Exercise details
Reproduce only the stretch of entries below that begins at the first line and ends at the line holding "localparam mem_op_t MEM_STRIDED_M = 4'd11;".

----

<file path="config.mk">
export PLATFORM = sky130hd
export DESIGN_NAME = lane_store_formatter
export DESIGN_NICKNAME = d
export VERILOG_FILES = /design/src/mem_stage_pkg.sv /design/src/lane_store_formatter.sv
export SDC_FILE = /design/constraint.sdc
export NUM_CORES = 1
export LEC_CHECK = 0
export BUFFER_PORTS_ARGS = -buffer_cell sky130_fd_sc_hd__buf_2
export CORE_ASPECT_RATIO = 1.2
export CORE_MARGIN = 10
export CORE_UTILIZATION = 26
export DETAILED_ROUTE_END_ITERATION = 6
export PLACE_DENSITY = 0.8
export SKIP_LAST_GASP = 1
export SYNTH_ARGS = -nofsm -noshare
export SYNTH_HDL_FRONTEND = slang
export SYNTH_SLANG_ARGS = --single-unit
</file>
<file path="constraint.sdc">
create_clock -name vclk -period 0.8
set_input_delay 0 -clock vclk [all_inputs]
set_output_delay 0 -clock vclk [all_outputs]
set_load 0.1 [all_outputs]
</file>
<file path="src/mem_stage_pkg.sv">
// Shared widths, types, opcode codes and structs for the memory access stage of the vector core
package mem_stage_pkg;

	localparam int NUM_LANES = 16;

	typedef logic [31:0] word_t;
	typedef logic [NUM_LANES*32-1:0] vector_t;	// Lane 15 in the low word
	typedef logic [NUM_LANES-1:0] lane_mask_t;	// Bit n belongs to lane n
	typedef logic [3:0] lane_idx_t;
	typedef logic [25:0] line_addr_t;	// Address bits 31:6
	typedef logic [63:0] store_mask_t;
	typedef logic [3:0] byte_en_t;
	typedef logic [1:0] strand_t;
	typedef logic [6:0] reg_idx_t;
	typedef logic [31:0] instr_t;
	typedef logic [3:0] mem_op_t;
	typedef logic [2:0] cache_op_t;
	typedef logic [1:0] access_size_t;

	// Format C memory opcodes
	localparam mem_op_t MEM_B = 4'd0;
	localparam mem_op_t MEM_BX = 4'd1;
	localparam mem_op_t MEM_S = 4'd2;
	localparam mem_op_t MEM_SX = 4'd3;
	localparam mem_op_t MEM_L = 4'd4;
	localparam mem_op_t MEM_SYNC = 4'd5;
	localparam mem_op_t MEM_CONTROL_REG = 4'd6;	// Reserved, handled as a word
	localparam mem_op_t MEM_BLOCK = 4'd7;
	localparam mem_op_t MEM_BLOCK_M = 4'd8;
	localparam mem_op_t MEM_BLOCK_IM = 4'd9;
	localparam mem_op_t MEM_STRIDED = 4'd10;
	localparam mem_op_t MEM_STRIDED_M = 4'd11;
	localparam mem_op_t MEM_STRIDED_IM = 4'd12;
	localparam mem_op_t MEM_SCGATH = 4'd13;
	localparam mem_op_t MEM_SCGATH_M = 4'd14;
	localparam mem_op_t MEM_SCGATH_IM = 4'd15;

	// Format D cache control opcodes
	localparam cache_op_t CACHE_DFLUSH = 3'd0;
	localparam cache_op_t CACHE_STBAR = 3'd1;
	localparam cache_op_t CACHE_DINVALIDATE = 3'd2;
	localparam cache_op_t CACHE_IINVALIDATE = 3'd3;

	localparam instr_t NOP_INSTR = 32'h0000_0000;

	localparam access_size_t SIZE_BYTE = 2'd0;
	localparam access_size_t SIZE_HALF = 2'd1;
	localparam access_size_t SIZE_WORD = 2'd2;
	localparam access_size_t SIZE_VECTOR = 2'd3;

	// Decoder to every lane formatter
	typedef struct packed {
		access_size_t size;
		logic [1:0] byte_offset;
		logic block;
		lane_mask_t lane_enable;
		lane_idx_t cache_lane;
		word_t scalar_value;
		logic active;
	} lane_cmd_t;

	// One lane's share of the line write
	typedef struct packed {
		byte_en_t byte_en;
		word_t data;
	} lane_out_t;

	typedef struct packed {
		instr_t instruction;
		strand_t strand;
		reg_idx_t writeback_reg;
		logic enable_scalar_writeback;
		logic enable_vector_writeback;
		word_t pc;
		lane_mask_t mask;
		vector_t result;
		lane_idx_t reg_lane_select;
		word_t strided_offset;
	} ex_bundle_t;

endpackage

</file>
<file path="src/lane_store_formatter.sv">
// Per-lane store formatter producing one word's byte enables and big-endian positioned data
`timescale 1ns/1ps

module lane_store_formatter
#(
	parameter mem_stage_pkg::lane_idx_t LANE = '0
)
(
	input mem_stage_pkg::lane_cmd_t cmd,
	input mem_stage_pkg::word_t own_value,
	output mem_stage_pkg::lane_out_t lane
);

	mem_stage_pkg::word_t value;
	mem_stage_pkg::word_t swapped;
	mem_stage_pkg::word_t positioned;
	mem_stage_pkg::byte_en_t byte_en;
	logic lane_on;

	// Block vectors carry their own word, everything else shares one
	assign value = cmd.block ? own_value : cmd.scalar_value;
	assign swapped = {value[7:0], value[15:8], value[23:16], value[31:24]};

	assign lane_on = cmd.block ? cmd.lane_enable[LANE]
		: (cmd.cache_lane == LANE) && cmd.active;

	always_comb
	begin
		case (cmd.size)
			mem_stage_pkg::SIZE_BYTE:
			begin
				// Offset 0 lands in the top byte
				positioned = {24'd0, value[7:0]} << {~cmd.byte_offset, 3'b000};
				byte_en = 4'b1000 >> cmd.byte_offset;
			end
			mem_stage_pkg::SIZE_HALF:
			begin
				if (cmd.byte_offset[1])
				begin
					positioned = {16'd0, value[7:0], value[15:8]};
					byte_en = 4'b0011;
				end
				else
				begin
					positioned = {value[7:0], value[15:8], 16'd0};
					byte_en = 4'b1100;
				end
			end
			default:
			begin
				positioned = swapped;	// Word or vector lane
				byte_en = 4'b1111;
			end
		endcase
	end

	assign lane.data = positioned;
	assign lane.byte_en = byte_en & {4{lane_on && cmd.active}};

endmodule

</file>
==> flow_metrics.tcl, run 1 <==
set metrics [dict create \
    synthAdderAreaFrac_pct 0 \
    syn_area_per_cell_um2 7.60 \
    rows 21 \
    routabilityCongestion 0.785 \
    synth_nets 188 \
    ios 126 \
    lastStage "detailed placement" \
    fp.dieW_um 68.8 \
    die_y_um 78.6 \
    status "stopped before the end" \
    synth-compound-area-share_pct 28.6 \
    synth_top_family_by_area "multiplexers" \
    synth.area.top_cells "mux2i_1 (32%), o22ai_1 (13%), o221ai_1 (9.4%), mux2_1 (6.1%), mux2_2 (6.1%)" \
    dp_hpwl_um 6670 \
    start_util_pct 27.0 \
    ys_types 23 \
    yosys_warnings 0 \
    io_buffers 111 \
    synth_xor_area_share_pct 0 \
    seq_area_frac_synth_pct 0 \
    netlist_instances 98 \
    netlist_area_um2 744 \
    yosys.area_share.simple_pct 17.3 \
    synth_top_area_cell "mux2i_1" \
    synth_mux_area_share_pct 44.4 \
    post-synth-top-area-fraction_pct 32.3 \
    first-error "[ERROR DPL-0033] detailed placement checks failed during check placement." \
]
==> cells in the mapped netlist (all sizes together) <==
master	number
inv	4
o21ai	1
buf	6
or3	1
clkbuf	1
a21oi	5
nand2b	1
nand3	1
and4bb	1
nor2	9
o221ai	8
nand2	8
a32oi	1
nor4	1
mux2	8
nor2b	1
mux2i	24
o22ai	16
and3b	1
==> through the flow <==
step / hold slack, ns / instance area, µm² / setup slack [ns] / TNS, ns
2_1_floorplan: 0.333 / 1400 / -0.407 / -12.95
3_3_place_gp: 0.511 / 2700 / -0.347 / -9.93
==> kinds of logic after synthesis <==
group | after synthesis
simple gates | 24
mux | 32
buf+inv | 11
compound gates | 31
==> inputs of run 2 (changes only) <==
CORE_AREA = 10 10 71 73   (was unset)
CORE_ASPECT_RATIO = unset   (was 1.2)
CORE_MARGIN = unset   (was 10)
CORE_UTILIZATION = unset   (was 26)
DIE_AREA = 0 0 81 83   (was unset)
PLACE_DENSITY = unset   (was 0.8)
PLACE_DENSITY_LB_ADDON = 0.15   (was unset)
clock period = 1 ns   (was 0.8 ns; I/O delays follow)
==> run 2 against run 1 <==
- the flow now finishes, with violations (negative setup slack)
- area after synthesis is the same
- synthesized cell count is the same
==> flow_metrics.tcl, run 2 <==
set metrics [dict create \
    status "finished with violations" \
    violations "negative setup slack" \
    synth-compound-area-share_pct 28.6 \
    seq_area_frac_synth_pct 0 \
    netlist_instances 98 \
    total_power_mw 2.71 \
    path_class "in2out" \
    wl_per_cell_um 20.5 \
    synth_top_area_cell "mux2i_1" \
    setup_violations 19 \
    antennaDiodeCount 0 \
    hold-path-cell-count 4 \
    final.setup.worst_slack_ns -0.100 \
    vias_per_cell 4.92 \
    syn_area_per_cell_um2 7.60 \
    grt_max_degree 11 \
    critPathTopFamily "simple AND/OR/NAND/NOR gates" \
    yosysMostFrequentCell "mux2i_1" \
    slowest_delay_ns 0.43 \
    p_leak_nw 1.30 \
    p_per_area_mw_per_mm2 872 \
    yosys_warnings 0 \
    start_util_pct 20.5 \
    period_minus_slack_ns 1.10 \
    cap_violations 0 \
    syn_to_final_growth_pct 318 \
    final_max_slew_viol_count 0 \
    drt_iter0_markers 31 \
    drive_gt1_share_pct 87.6 \
    worst_slew_pin_slew_ns 0.392 \
    routabilityCongestion 0.760 \
    synth_mux_area_share_pct 44.4 \
    synth_xor_area_share_pct 0 \
    synth_top_family_by_area "multiplexers" \
    cp-start-kind "input pin" \
    rows 22 \
    ir_drop_uv 611 \
    worstPathArrival_ns 1.10 \
    path_cells "buf_6 > nand2b_4 > or3_4 > o22ai_4 > buf_12" \
    post-synth-top-area-fraction_pct 32.3 \
    die_area_mm2 0.00672 \
    synth.area.top_cells "mux2i_1 (32%), o22ai_1 (13%), o221ai_1 (9.4%), mux2_1 (6.1%), mux2_2 (6.1%)" \
    hold_buffers 0 \
    nets 343 \
    io_buffers 111 \
    regArea_um2 0 \
    layout_common_cells "buf_2 (72), buf_12 (48), buf_4 (24)" \
    finalWirelength_um 6130 \
    fp.dieW_um 81 \
    ys_types 23 \
    ant_nets 0 \
    ios 126 \
    path_buf_inv 2 \
    fmax_ghz 0.909 \
    worstPathMaxFanout 5 \
    netlist_area_um2 744 \
    vias 1472 \
    overflow 0 \
    grt_pass1_vias 1778 \
    rsz0062_at_grt "yes" \
    core_area_mm2 0.00363 \
    post-route-cell-area_mm2 0.00311 \
    dpl_worst_slack_ns -0.179 \
    required_ns 1.00 \
    multi_input_area_mm2 0.00131 \
    hp-class "in2out" \
    yosys.area_share.simple_pct 17.3 \
    drc 0 \
    synth_commonest_cells "mux2i_1 (24), o22ai_1 (16), nor2_1 (9)" \
    finalCritPeriodShare_pct 110 \
    die_y_um 83 \
    dp_hpwl_um 4860 \
    n_sequential_cell 0 \
    synthAdderAreaFrac_pct 0 \
    grt_use_total_pct 17.4 \
    startpoint "cmd[56]" \
    first_pass_iters 4 \
    final_common_cell "buf_2" \
    final-hold-violation-count 0 \
    antenna_found_initial 0 \
    cp-end-kind "primary output" \
    min_from "cmd[22]" \
    slew_headroom_pct 73.9 \
    n_fill_cell 197 \
    nClkBuffers 0 \
    grt_pass1_wl_um 9580 \
    crit_slowest_cell "or3_4" \
    whs_endpoint "lane[13]" \
    placed_area_mm2 0.00287 \
    synth_nets 188 \
]
-- run 2: power breakdown --
group	internal, mW	switching [mW]	total (mW)
Combinational	1.13	1.58	2.71
Sequential	0	0	0
Clock	0	0	0
Total	1.13	1.58	2.71
-- run 2: per-stage QoR --
step                setup TNS [ns]  hold WS, ns  instances  util, %
floorplan                    -5.75        0.333         98        -
global placement             -2.38        0.507        288     79.0
detailed placement           -3.30        0.520        288     79.0
CTS                          -1.25        0.522        298     84.3
global route                 -2.04        0.549        299     85.6
finish                       -1.17        0.514        299     85.6
-- run 2: cells by family after synthesis --
family	count (synthesis)
compound gates	31
buf+inv	11
mux	32
simple gates	24
-- run 2: how the worst max path moves through the flow --
stage / slack [ns] / cells past startpoint / endpoint
floorplan: -0.21 / 4 / lane[34]
global placement: -0.12 / 5 / lane[18]
detailed placement: -0.18 / 5 / lane[6]
CTS: -0.12 / 5 / lane[18]
global route: -0.13 / 5 / lane[21]
finish: -0.10 / 5 / lane[21]
-- run 2: what timing repair did --
action,CTS,global route
gates resized for setup,17,10
pin swaps,6,7
setup buffers,6,1
endpoints found under the setup margin,33,31
hold endpoints to repair,0,0
cloned,4,0
-- run 2: cell type report --
cell class | instances | share of cell area, %
well taps | 48 | 1.93
inverters | 4 | 0.684
repair buffers | 159 | 55.2
multi-input cells | 88 | 42.1
-- run 2: routing by layer --
metal / track usage, % / vias up / part of all wire, % / wire length, µm
met4: 2.35 / 0 / 1.2 / 71
met1: 17.9 / 696 / 34 / 2070
met2: 34.1 / 66 / 57 / 3520
met3: 4.20 / 7 / 7.6 / 463
met5: 0 / - / 0 / 0
li1: - / 703 / - / -
Note: power is estimated with default switching activity, not from simulation.
==> inputs of run 3 (changes only) <==
SKIP_LAST_GASP = unset   (was 1)
==> run 3 against run 2 <==
- the flow still finishes with violations (negative setup slack)
- hold slack about the same
- count of clock-buffer cells in the layout unchanged
- critical path type unchanged
- highest routed layer unchanged
- final cell count unchanged
- fmax about the same
- global-route usage down 0.30 points
- largest cell class unchanged
- non-clock buffer count unchanged
==> flow_metrics.tcl, run 3 (same netlist as run 2, synthesis figures left out) <==
set metrics [dict create \
    ios 126 \
    startpoint "cmd[56]" \
    fin_worst_hold_slack_ns 0.514 \
    n_fill_cell 194 \
    path_cells "buf_6 > nand2b_4 > or3_4 > o22ai_4 > buf_12" \
    rsz0062_at_grt "yes" \
    fin_cells 299 \
    finalCritPeriodShare_pct 110 \
    slew_headroom_pct 73.7 \
    p_per_area_mw_per_mm2 872 \
    routabilityCongestion 0.760 \
    worstPathMaxFanout 5 \
    hp-class "in2out" \
    p_leak_nw 1.31 \
    cap_violations 0 \
    final-hold-violation-count 0 \
    drive_gt1_share_pct 88.0 \
    die_area_mm2 0.00672 \
    ir_drop_uv 609 \
    grt_pass1_wl_um 9420 \
    layout_common_cells "buf_2 (72), buf_12 (48), buf_4 (22)" \
    nets 343 \
    wl_per_cell_um 20.5 \
    antennaDiodeCount 0 \
    violations "negative setup slack" \
    start_util_pct 20.5 \
    vias_per_cell 4.91 \
    period_minus_slack_ns 1.10 \
    ant_nets 0 \
    status "finished with violations" \
    grt_pass1_vias 1746 \
    fp.dieW_um 81 \
    grt_use_total_pct 17.1 \
    crit_slowest_cell "or3_4" \
    vias 1468 \
    final_common_cell "buf_2" \
    setup_violations 22 \
    final_max_slew_viol_count 0 \
    syn_to_final_growth_pct 319 \
    regArea_um2 0 \
    dp_cells 288 \
    worstPathArrival_ns 1.10 \
    core_area_mm2 0.00363 \
    io_buffers 111 \
    n_sequential_cell 0 \
    final.setup.worst_slack_ns -0.101 \
    overflow 0 \
    rows 22 \
    finalWirelength_um 6130 \
    antenna_found_initial 0 \
    worst_slew_pin_slew_ns 0.395 \
    final_util_pct 85.8 \
    fmax_ghz 0.909 \
    drc 0 \
    first_pass_iters 2 \
    cp-end-kind "primary output" \
    required_ns 1.00 \
    cp-endpoint "lane[21]" \
    nClkBuffers 0 \
    die_y_um 83 \
    dp_hpwl_um 4860 \
    slowest_delay_ns 0.43 \
    cp-start-kind "input pin" \
    grt_max_degree 11 \
    hold_buffers 0 \
    drt_iter0_markers 33 \
    path_class "in2out" \
]
run 3: cell count changes in the layout (fill, tap and decap cells not counted), sizes merged:
cell	before	now
clkinvlp	1	0
inv	3	4
run 3: repair_timing:
action	in CTS	in global routing
gates cloned	4	0
setup buffers	6	1
endpoints found under the hold margin	0	0
endpoints found under the setup margin	33	31
gates resized for setup	19	12
pin swaps	6	8
run 3: area by class of cell:
cell class,count,area [µm²],share of cell area (%)
multi-input combinational,88,1320,42.2
tap,48,60.1,1.93
inverter,4,17.5,0.562
timing repair buffer,159,1730,55.4
run 3: through the flow:
step                      power, mW  setup TNS, ns  area (µm²)  worst slack, ns
final                          2.72          -1.04        3120           -0.101
after floorplan                1.57          -5.75        1400           -0.207
after CTS                      2.70          -1.24        3070           -0.124
after global placement         2.54          -2.38        2870           -0.124
after detailed placement       2.59          -3.30        2870           -0.179
after global routing           2.81          -1.88        3120           -0.131
run 3: power by group:
group	total [mW]	switching (mW)	internal, mW
Clock	0	0	0
Sequential	0	0	0
Combinational	2.72	1.58	1.14
Total	2.72	1.58	1.14
run 3: layer usage:
layer  wire, µm  global-route usage [%]
met1       2010                    17.4
met2       3630                    34.2
met3        471                    4.09
met4         14                    1.10
met5          0                       0
run 3: worst max-delay path, delay by kind of cell:
| family | cells | cell delay, ns |
|---|---|---|
| AOI/OAI and AO/OA | 1 | 0.23 |
| buffers and inverters | 2 | 0.29 |
| and+or+nand+nor | 2 | 0.57 |
run 3: worst min path at each step:
stage | start | endpoint | slack [ns] | depth (start not counted)
CTS | cmd[22] | lane[13] | 0.52 | 4
detailed placement | cmd[55] | lane[32] | 0.52 | 4
global route | cmd[29] | lane[4] | 0.55 | 5
finish | cmd[22] | lane[13] | 0.51 | 4
global placement | cmd[55] | lane[32] | 0.51 | 4
floorplan | cmd[55] | lane[32] | 0.33 | 2
==> inputs of run 4 (changes only) <==
--- a/config.mk
+++ b/config.mk
@@ -10,5 +10,5 @@
 export DETAILED_ROUTE_END_ITERATION = 6
 export DIE_AREA = 0 0 81 83
-export PLACE_DENSITY_LB_ADDON = 0.15
+export PLACE_DENSITY = 0.71
 export SYNTH_ARGS = -nofsm -noshare
 export SYNTH_HDL_FRONTEND = slang
==> constraint.sdc (replaced) <==
create_clock -name vclk -period 1
set_input_delay 0 -clock vclk [all_inputs]
set_output_delay 0 -clock vclk [all_outputs]
set_load 0.02 [all_outputs]
==> run 4 against run 3 <==
- the run still ends with negative setup slack left
- die area is the same
- wire length shrank 21%
- final cell count down 8.7%
- power decreased by 63%
- critical path depth rose by 1
- largest power group unchanged
==> flow_metrics.tcl, run 4 (same netlist as run 2, synthesis figures left out) <==
set metrics [dict create \
    status "finished with violations" \
    violations "negative setup slack" \
    cp-start-kind "input pin" \
    antennaDiodeCount 0 \
    grt_pass1_vias 1538 \
    drive_gt1_share_pct 73.3 \
    cp-end-kind "primary output" \
    hp-class "in2out" \
    final_common_cell "buf_2" \
    worst_slew_pin_slew_ns 0.406 \
    drt_iter0_markers 19 \
    layout_common_cells "buf_2 (90), buf_4 (24), mux2i_1 (22)" \
    grt_pass1_wl_um 7090 \
    nets 317 \
    ant_nets 0 \
    final_util_pct 49.1 \
    worstPathMaxFanout 5 \
    nClkBuffers 0 \
    vias_per_cell 4.87 \
    rsz0062_at_grt "yes" \
    tns_ns -0.134 \
    routabilityCongestion 0.757 \
    cap_violations 0 \
    dpl_worst_slack_ns -0.108 \
    total_power_mw 1.01 \
    ios 126 \
    fp.dieW_um 81 \
    path_class "in2out" \
    cp-endpoint "lane[19]" \
    fmax_ghz 0.967 \
    drc 0 \
    startpoint "cmd[56]" \
    min_from "cmd[32]" \
    fin_worst_hold_slack_ns 0.414 \
    start_util_pct 20.5 \
    dp_hpwl_um 3910 \
    grt_max_degree 17 \
    ir_drop_uv 311 \
    finalWirelength_um 4830 \
    worstPathArrival_ns 1.03 \
    setup_violations 6 \
    rows 22 \
    die_area_mm2 0.00672 \
    first_pass_iters 4 \
    final_max_slew_viol_count 0 \
    p_per_area_mw_per_mm2 568 \
    core_area_mm2 0.00363 \
    grt_use_total_pct 12.5 \
    final-hold-violation-count 0 \
    slew_headroom_pct 72.9 \
    syn_to_final_growth_pct 140 \
    period_minus_slack_ns 1.03 \
    vias 1329 \
    p_leak_nw 0.937 \
    antenna_found_initial 0 \
    required_ns 1.00 \
    overflow 0 \
    io_buffers 111 \
    finalCritPeriodShare_pct 103 \
    n_sequential_cell 0 \
    cts_setup_buffers 0 \
    final.setup.worst_slack_ns -0.0337 \
    hold-path-cell-count 5 \
    die_y_um 83 \
    regArea_um2 0 \
    wl_per_cell_um 17.7 \
]
## run 4: cell count changes in the layout (fill, tap and decap cells not counted), moves of 7 or more
cell	before	now
buf_12	48	1
buf_2	72	90
nor2_1	0	9
nor2_4	9	0
o221ai_2	0	8
o221ai_4	8	0
o22ai_1	0	9
o22ai_2	0	7
o22ai_4	16	0
## run 4: worst min path at each step
stage | to | slack, ns
2_1_floorplan | lane[32] | 0.20
3_3_place_gp | lane[12] | 0.42
3_5_place_dp | lane[10] | 0.43
4_1_cts | lane[14] | 0.43
5_1_grt | lane[14] | 0.44
6_report | lane[7] | 0.41
## run 4: metal layers
layer	up-vias	part of all wire [%]	GRT usage, %
met4	0	0.44	0.626
met5	-	0	0
met2	65	53	25.1
li1	644	-	-
met3	2	9.7	3.66
met1	618	37	12.3
## run 4: stage by stage
stage | cell area (µm²) | std cells
2_1_floorplan | 744 | 98
5_1_grt | 1780 | 273
3_3_place_gp | 1470 | 271
6_report | 1780 | 273
3_5_place_dp | 1470 | 271
4_1_cts | 1600 | 272
## run 4: area by class of cell
type	instances	area, µm²
inverters	4	20.0
fillers	363	1850
well taps	48	60.1
multi-input cells	87	826
repair buffers	134	878
## run 4: worst max-delay path: stages
cell and delay (ns):
buf_6 0.09, nand2b_4 0.13, or3_4 0.34, buf_6 0.15, o22ai_2 0.18, buf_6 0.14
## run 4: where the power goes
| part | switching, mW | internal, mW | total [mW] |
|---|---|---|---|
| Sequential | 0 | 0 | 0 |
| Combinational | 0.518 | 0.496 | 1.01 |
| Clock | 0 | 0 | 0 |
| Total | 0.518 | 0.496 | 1.01 |
## run 4: timing repair
item	CTS	global route
pin swaps	5	3
hold buffers	0	0
gates cloned	1	1
setup endpoints to repair	28	24
gates resized for setup	34	34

----

Answer to this problem
<file path="config.mk">
export PLATFORM = sky130hd
export DESIGN_NAME = lane_store_formatter
export DESIGN_NICKNAME = d
export VERILOG_FILES = /design/src/mem_stage_pkg.sv /design/src/lane_store_formatter.sv
export SDC_FILE = /design/constraint.sdc
export NUM_CORES = 1
export LEC_CHECK = 0
export BUFFER_PORTS_ARGS = -buffer_cell sky130_fd_sc_hd__buf_2
export CORE_ASPECT_RATIO = 1.2
export CORE_MARGIN = 10
export CORE_UTILIZATION = 26
export DETAILED_ROUTE_END_ITERATION = 6
export PLACE_DENSITY = 0.8
export SKIP_LAST_GASP = 1
export SYNTH_ARGS = -nofsm -noshare
export SYNTH_HDL_FRONTEND = slang
export SYNTH_SLANG_ARGS = --single-unit
</file>
<file path="constraint.sdc">
create_clock -name vclk -period 0.8
set_input_delay 0 -clock vclk [all_inputs]
set_output_delay 0 -clock vclk [all_outputs]
set_load 0.1 [all_outputs]
</file>
<file path="src/mem_stage_pkg.sv">
// Shared widths, types, opcode codes and structs for the memory access stage of the vector core
package mem_stage_pkg;

	localparam int NUM_LANES = 16;

	typedef logic [31:0] word_t;
	typedef logic [NUM_LANES*32-1:0] vector_t;	// Lane 15 in the low word
	typedef logic [NUM_LANES-1:0] lane_mask_t;	// Bit n belongs to lane n
	typedef logic [3:0] lane_idx_t;
	typedef logic [25:0] line_addr_t;	// Address bits 31:6
	typedef logic [63:0] store_mask_t;
	typedef logic [3:0] byte_en_t;
	typedef logic [1:0] strand_t;
	typedef logic [6:0] reg_idx_t;
	typedef logic [31:0] instr_t;
	typedef logic [3:0] mem_op_t;
	typedef logic [2:0] cache_op_t;
	typedef logic [1:0] access_size_t;

	// Format C memory opcodes
	localparam mem_op_t MEM_B = 4'd0;
	localparam mem_op_t MEM_BX = 4'd1;
	localparam mem_op_t MEM_S = 4'd2;
	localparam mem_op_t MEM_SX = 4'd3;
	localparam mem_op_t MEM_L = 4'd4;
	localparam mem_op_t MEM_SYNC = 4'd5;
	localparam mem_op_t MEM_CONTROL_REG = 4'd6;	// Reserved, handled as a word
	localparam mem_op_t MEM_BLOCK = 4'd7;
	localparam mem_op_t MEM_BLOCK_M = 4'd8;
	localparam mem_op_t MEM_BLOCK_IM = 4'd9;
	localparam mem_op_t MEM_STRIDED = 4'd10;
	localparam mem_op_t MEM_STRIDED_M = 4'd11;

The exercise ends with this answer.